#### [REQUIRED WORK]
Search the listing below, and show each line that includes the word "null".

════

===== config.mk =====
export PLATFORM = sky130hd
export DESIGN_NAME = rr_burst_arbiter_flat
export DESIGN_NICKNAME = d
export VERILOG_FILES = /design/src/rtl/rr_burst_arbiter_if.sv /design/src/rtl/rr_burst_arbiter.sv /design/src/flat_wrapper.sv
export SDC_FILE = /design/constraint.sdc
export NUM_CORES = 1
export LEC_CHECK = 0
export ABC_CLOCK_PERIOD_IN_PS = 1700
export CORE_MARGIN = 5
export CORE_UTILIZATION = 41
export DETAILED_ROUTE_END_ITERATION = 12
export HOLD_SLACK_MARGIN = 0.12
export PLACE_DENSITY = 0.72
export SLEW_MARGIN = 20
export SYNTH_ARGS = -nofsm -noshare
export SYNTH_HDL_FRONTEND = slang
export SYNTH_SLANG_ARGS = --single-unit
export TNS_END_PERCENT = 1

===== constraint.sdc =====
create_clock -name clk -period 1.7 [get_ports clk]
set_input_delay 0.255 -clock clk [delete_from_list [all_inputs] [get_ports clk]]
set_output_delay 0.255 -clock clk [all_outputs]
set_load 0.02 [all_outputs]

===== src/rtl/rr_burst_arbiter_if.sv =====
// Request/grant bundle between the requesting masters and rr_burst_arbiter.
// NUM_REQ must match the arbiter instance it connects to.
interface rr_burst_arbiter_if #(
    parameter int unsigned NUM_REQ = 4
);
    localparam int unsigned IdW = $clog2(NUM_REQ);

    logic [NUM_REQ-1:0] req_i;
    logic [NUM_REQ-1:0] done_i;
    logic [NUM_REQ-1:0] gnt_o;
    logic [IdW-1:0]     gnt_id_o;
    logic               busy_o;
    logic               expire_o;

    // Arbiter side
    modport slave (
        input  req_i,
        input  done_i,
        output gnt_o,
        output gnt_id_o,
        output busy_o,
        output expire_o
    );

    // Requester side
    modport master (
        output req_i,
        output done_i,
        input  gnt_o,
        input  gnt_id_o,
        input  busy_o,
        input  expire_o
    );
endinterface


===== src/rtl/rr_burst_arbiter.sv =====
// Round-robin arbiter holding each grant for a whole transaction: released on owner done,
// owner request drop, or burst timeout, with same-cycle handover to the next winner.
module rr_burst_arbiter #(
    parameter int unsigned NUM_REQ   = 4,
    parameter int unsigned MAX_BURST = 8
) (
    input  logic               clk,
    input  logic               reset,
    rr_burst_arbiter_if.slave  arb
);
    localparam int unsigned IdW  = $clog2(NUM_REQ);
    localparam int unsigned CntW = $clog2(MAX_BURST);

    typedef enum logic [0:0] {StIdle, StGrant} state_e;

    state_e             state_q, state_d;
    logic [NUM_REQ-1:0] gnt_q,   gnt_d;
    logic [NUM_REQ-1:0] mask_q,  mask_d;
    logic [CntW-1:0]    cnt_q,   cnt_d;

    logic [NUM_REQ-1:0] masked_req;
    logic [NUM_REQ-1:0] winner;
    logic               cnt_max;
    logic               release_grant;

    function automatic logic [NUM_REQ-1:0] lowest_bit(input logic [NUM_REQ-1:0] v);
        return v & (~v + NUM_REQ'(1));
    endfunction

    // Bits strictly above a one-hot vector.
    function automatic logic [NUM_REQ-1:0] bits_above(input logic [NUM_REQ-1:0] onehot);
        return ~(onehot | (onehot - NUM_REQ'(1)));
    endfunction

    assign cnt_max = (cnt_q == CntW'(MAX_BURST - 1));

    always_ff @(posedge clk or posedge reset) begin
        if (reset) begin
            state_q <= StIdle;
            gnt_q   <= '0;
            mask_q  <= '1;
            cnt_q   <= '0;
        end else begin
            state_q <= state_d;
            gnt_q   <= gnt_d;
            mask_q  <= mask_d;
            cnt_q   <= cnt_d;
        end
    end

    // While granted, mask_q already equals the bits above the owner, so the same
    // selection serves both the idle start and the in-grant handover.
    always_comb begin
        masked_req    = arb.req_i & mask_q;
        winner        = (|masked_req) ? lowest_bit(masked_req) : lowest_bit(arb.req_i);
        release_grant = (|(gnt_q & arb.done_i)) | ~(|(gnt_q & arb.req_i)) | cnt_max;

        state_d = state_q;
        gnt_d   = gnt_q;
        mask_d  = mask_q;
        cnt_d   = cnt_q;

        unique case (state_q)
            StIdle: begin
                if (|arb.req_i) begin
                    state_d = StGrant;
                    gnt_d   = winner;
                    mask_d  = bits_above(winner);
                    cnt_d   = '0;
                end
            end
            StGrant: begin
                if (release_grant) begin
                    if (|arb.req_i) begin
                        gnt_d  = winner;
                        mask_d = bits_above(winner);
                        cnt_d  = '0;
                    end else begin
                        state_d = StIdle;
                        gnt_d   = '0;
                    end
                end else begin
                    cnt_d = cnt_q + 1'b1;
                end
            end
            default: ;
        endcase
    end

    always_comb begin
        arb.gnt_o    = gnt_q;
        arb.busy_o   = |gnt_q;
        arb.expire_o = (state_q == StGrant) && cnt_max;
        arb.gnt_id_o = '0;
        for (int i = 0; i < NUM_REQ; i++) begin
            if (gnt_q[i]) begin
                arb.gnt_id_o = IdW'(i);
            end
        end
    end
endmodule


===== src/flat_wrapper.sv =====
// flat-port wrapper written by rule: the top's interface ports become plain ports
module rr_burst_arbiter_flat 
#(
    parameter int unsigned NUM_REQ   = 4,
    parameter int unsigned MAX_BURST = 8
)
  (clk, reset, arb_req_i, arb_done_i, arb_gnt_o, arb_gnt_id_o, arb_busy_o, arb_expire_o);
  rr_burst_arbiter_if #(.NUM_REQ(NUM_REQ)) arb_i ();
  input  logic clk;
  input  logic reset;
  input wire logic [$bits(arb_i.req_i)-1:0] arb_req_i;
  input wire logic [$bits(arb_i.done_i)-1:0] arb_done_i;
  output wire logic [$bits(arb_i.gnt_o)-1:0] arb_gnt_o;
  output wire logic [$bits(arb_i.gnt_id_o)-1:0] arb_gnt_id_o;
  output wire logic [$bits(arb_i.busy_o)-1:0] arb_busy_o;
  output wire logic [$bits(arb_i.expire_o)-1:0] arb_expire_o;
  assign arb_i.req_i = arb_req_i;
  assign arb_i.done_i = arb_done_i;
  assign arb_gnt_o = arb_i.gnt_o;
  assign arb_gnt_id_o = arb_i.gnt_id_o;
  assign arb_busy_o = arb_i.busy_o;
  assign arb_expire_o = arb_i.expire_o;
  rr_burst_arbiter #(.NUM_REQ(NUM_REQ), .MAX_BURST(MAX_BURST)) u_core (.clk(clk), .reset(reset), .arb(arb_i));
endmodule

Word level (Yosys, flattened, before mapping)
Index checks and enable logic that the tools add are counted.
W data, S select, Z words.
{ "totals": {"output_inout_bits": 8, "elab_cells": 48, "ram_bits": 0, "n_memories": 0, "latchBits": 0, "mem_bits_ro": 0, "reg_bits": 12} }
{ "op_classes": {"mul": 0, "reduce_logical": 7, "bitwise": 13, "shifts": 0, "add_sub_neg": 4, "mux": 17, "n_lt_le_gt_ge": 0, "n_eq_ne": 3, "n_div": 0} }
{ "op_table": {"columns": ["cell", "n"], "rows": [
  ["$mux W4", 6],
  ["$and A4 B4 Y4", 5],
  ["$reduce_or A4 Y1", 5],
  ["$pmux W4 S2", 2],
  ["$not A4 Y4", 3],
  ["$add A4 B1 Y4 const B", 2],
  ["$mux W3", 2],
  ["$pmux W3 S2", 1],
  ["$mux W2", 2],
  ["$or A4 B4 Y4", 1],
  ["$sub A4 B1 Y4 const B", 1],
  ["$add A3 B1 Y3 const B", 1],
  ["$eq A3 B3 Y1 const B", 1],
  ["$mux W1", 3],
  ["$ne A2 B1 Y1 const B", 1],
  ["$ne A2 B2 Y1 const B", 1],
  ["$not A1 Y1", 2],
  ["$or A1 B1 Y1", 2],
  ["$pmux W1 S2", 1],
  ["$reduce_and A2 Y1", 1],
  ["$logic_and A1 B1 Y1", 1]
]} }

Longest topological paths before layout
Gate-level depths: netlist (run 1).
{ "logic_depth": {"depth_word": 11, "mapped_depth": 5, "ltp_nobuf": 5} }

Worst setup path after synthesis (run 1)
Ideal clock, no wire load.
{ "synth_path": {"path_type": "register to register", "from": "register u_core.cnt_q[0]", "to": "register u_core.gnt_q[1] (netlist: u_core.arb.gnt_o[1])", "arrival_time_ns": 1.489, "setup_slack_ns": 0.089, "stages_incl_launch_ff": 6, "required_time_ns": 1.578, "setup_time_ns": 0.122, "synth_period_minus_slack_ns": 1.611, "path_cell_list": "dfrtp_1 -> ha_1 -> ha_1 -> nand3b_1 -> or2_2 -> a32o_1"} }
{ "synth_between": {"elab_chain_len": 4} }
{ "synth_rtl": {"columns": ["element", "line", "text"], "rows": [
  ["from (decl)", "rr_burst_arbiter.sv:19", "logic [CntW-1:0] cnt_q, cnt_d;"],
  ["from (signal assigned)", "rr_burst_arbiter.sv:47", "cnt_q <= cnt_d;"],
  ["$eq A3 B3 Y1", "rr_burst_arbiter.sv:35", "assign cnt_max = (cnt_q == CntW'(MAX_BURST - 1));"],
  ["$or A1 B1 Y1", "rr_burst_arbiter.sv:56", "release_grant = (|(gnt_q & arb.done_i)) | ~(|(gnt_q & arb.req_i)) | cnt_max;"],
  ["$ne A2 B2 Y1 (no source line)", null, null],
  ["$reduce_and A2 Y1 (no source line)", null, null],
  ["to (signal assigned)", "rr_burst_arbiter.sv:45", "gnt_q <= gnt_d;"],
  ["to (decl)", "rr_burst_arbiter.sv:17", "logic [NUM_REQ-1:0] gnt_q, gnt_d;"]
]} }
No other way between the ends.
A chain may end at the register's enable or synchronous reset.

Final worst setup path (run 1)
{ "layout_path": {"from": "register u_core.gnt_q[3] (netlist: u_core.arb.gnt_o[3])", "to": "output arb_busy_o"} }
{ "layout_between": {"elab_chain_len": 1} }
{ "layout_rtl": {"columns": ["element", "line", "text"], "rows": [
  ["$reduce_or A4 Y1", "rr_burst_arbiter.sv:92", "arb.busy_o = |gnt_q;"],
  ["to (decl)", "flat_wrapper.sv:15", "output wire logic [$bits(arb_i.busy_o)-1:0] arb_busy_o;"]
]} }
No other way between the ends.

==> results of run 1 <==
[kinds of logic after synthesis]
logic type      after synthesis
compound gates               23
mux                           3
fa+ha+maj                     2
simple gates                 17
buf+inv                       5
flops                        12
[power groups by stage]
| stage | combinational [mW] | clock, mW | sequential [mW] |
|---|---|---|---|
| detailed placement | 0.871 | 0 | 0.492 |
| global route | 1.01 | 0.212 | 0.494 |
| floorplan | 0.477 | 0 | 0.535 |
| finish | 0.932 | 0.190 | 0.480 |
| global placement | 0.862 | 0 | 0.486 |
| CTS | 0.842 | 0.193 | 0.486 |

════

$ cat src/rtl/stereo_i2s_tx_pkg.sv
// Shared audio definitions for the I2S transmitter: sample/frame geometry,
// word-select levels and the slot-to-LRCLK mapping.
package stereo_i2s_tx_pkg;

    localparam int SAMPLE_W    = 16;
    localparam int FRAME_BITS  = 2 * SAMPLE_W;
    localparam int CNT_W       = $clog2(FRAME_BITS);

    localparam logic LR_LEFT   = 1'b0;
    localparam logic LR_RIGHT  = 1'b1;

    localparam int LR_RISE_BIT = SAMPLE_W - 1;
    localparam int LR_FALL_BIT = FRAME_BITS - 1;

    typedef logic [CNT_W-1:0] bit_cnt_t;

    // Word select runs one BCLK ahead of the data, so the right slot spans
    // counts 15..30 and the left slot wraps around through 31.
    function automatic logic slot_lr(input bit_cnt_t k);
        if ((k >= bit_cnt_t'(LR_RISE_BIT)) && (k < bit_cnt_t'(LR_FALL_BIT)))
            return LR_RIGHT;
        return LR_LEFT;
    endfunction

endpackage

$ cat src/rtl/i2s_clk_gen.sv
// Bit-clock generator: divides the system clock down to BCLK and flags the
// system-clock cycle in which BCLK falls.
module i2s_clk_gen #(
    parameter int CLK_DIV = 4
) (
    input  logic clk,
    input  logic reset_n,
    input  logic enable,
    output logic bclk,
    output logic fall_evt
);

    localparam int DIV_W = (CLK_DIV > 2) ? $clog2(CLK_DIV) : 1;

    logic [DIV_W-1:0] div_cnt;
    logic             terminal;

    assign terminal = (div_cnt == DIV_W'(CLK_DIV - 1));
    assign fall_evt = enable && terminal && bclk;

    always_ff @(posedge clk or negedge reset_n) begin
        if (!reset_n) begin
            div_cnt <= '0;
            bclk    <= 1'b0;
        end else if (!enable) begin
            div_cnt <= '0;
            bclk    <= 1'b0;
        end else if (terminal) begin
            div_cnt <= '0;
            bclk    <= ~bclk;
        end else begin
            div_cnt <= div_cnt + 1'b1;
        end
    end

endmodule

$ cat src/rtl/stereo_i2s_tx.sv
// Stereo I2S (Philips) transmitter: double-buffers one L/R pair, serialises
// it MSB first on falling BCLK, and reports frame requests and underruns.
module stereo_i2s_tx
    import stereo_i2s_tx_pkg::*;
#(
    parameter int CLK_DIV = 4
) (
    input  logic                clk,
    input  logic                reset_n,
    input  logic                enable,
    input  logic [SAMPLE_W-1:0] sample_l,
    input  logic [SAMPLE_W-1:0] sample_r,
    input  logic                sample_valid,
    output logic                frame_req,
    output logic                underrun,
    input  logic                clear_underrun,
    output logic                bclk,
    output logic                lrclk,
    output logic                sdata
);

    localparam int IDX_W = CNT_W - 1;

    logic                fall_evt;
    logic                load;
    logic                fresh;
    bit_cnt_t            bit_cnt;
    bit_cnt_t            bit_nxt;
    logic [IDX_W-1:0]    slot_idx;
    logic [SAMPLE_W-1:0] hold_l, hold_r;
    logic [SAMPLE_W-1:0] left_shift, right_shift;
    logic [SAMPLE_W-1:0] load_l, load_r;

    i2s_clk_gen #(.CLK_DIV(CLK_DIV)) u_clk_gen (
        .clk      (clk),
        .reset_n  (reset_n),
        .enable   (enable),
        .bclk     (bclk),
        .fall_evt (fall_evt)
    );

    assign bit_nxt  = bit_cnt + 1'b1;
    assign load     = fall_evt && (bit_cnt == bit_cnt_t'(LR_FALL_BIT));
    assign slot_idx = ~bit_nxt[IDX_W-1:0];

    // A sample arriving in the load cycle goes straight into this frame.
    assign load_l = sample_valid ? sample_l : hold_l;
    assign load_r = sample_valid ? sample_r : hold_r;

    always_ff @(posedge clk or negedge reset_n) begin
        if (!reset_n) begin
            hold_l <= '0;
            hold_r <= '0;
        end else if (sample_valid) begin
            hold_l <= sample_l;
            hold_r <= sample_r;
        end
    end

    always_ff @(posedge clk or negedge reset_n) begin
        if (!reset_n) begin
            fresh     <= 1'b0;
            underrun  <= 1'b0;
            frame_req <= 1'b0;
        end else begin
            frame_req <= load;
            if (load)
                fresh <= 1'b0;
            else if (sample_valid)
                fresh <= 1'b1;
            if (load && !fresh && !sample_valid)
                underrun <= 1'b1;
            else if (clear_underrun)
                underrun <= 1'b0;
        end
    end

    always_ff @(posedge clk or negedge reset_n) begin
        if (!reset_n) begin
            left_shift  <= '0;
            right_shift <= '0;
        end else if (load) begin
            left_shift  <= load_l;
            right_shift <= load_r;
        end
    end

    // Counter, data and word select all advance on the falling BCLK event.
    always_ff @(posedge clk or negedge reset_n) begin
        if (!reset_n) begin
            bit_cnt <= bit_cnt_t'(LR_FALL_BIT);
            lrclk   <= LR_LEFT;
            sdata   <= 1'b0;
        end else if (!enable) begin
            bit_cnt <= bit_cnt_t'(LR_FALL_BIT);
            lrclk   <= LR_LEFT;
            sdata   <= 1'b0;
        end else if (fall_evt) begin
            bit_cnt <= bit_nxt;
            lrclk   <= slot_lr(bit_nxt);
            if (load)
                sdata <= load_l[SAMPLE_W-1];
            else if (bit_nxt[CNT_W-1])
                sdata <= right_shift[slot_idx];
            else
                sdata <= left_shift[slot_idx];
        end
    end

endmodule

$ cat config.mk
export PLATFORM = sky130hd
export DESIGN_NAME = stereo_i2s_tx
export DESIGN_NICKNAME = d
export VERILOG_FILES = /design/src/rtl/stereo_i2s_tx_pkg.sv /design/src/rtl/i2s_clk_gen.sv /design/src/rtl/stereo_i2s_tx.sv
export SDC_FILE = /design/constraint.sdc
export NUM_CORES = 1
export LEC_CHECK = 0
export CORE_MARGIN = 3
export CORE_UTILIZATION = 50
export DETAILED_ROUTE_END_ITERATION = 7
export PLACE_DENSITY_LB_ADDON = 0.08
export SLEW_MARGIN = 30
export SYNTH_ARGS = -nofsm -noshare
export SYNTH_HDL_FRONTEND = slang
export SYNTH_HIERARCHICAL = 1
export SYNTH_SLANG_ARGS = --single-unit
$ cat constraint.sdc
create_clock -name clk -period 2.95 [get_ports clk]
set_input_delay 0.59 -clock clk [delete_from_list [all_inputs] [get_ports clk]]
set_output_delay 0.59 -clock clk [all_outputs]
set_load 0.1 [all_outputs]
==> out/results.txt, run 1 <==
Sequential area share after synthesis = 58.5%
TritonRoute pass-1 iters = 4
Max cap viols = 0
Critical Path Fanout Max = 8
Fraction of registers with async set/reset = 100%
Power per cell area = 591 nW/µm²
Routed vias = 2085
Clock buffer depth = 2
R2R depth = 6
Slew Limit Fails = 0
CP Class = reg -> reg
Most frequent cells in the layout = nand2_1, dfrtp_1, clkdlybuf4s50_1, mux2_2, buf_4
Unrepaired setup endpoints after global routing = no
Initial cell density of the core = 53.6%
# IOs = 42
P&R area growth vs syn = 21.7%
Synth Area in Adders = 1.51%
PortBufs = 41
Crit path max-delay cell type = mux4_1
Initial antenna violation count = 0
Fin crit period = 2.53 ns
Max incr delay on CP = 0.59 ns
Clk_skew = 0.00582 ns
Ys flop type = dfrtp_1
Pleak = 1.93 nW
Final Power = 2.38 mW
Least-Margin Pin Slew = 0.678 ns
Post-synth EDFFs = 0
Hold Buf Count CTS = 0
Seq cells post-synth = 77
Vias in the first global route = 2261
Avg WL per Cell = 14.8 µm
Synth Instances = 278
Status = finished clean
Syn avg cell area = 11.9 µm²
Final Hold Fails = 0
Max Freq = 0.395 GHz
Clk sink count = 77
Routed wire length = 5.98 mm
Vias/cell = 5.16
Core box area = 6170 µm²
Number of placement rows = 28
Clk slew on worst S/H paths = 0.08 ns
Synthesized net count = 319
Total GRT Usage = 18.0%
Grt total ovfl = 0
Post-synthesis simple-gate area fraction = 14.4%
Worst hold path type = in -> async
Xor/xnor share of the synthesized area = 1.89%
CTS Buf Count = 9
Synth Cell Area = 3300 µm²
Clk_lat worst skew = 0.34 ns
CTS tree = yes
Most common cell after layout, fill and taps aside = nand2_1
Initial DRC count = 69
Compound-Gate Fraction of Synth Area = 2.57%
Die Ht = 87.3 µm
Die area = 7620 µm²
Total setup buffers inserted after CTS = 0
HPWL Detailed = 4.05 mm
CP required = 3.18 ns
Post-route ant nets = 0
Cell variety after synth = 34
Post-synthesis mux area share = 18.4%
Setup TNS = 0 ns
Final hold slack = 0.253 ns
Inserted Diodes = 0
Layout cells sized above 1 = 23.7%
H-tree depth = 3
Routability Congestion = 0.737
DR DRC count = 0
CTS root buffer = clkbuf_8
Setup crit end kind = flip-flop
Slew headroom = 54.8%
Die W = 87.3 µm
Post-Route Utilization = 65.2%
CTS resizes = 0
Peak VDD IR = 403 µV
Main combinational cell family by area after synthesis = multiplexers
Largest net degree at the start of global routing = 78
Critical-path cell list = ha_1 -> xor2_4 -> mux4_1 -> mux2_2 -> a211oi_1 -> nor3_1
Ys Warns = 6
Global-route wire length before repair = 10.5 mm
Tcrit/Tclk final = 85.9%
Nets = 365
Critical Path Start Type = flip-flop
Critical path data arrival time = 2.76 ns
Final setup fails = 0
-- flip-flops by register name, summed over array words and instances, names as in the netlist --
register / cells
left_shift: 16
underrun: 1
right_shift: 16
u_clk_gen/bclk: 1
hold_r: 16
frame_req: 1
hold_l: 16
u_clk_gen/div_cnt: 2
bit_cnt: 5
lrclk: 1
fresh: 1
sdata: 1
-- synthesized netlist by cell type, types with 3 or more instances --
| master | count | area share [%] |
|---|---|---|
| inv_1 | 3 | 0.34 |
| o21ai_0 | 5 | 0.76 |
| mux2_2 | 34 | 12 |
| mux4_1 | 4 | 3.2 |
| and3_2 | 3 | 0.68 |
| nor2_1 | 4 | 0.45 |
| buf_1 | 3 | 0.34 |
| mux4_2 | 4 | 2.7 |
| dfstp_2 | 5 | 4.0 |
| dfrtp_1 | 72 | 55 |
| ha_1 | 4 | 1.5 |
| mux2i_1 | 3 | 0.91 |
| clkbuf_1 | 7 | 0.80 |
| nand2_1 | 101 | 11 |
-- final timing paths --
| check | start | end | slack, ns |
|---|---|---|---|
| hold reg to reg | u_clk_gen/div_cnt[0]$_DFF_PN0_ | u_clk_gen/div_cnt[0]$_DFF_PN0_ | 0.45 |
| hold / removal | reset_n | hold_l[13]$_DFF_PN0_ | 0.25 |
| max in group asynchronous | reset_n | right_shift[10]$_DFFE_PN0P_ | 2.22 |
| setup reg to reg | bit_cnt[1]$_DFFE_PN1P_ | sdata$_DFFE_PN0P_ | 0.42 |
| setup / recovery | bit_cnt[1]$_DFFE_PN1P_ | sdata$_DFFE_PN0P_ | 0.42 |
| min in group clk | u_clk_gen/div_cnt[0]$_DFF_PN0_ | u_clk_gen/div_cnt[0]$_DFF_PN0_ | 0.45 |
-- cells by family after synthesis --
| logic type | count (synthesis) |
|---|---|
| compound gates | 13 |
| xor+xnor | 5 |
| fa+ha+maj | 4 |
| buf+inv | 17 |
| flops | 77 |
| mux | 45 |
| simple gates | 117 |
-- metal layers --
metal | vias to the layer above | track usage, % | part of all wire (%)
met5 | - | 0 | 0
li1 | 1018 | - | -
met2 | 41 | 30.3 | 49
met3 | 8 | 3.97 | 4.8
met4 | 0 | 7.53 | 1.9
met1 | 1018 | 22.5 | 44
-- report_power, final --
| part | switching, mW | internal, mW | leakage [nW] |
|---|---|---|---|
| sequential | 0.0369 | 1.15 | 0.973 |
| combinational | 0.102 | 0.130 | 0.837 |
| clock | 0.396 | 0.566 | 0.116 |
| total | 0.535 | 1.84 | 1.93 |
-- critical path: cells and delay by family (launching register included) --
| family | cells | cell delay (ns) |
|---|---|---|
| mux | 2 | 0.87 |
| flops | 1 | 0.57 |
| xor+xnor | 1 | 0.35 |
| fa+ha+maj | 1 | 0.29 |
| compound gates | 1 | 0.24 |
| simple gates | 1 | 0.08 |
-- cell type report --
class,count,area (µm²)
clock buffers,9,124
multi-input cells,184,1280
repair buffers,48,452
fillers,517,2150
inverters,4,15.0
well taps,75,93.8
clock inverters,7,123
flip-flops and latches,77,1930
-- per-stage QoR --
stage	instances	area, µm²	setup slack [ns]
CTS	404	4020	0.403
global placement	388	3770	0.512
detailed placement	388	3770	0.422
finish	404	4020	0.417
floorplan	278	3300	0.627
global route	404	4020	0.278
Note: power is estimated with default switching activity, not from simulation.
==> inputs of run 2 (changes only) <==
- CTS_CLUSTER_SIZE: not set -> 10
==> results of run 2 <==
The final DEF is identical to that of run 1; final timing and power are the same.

════

#### [OUTPUT OF THE TASK]
  ["$ne A2 B2 Y1 (no source line)", null, null],
  ["$reduce_and A2 Y1 (no source line)", null, null],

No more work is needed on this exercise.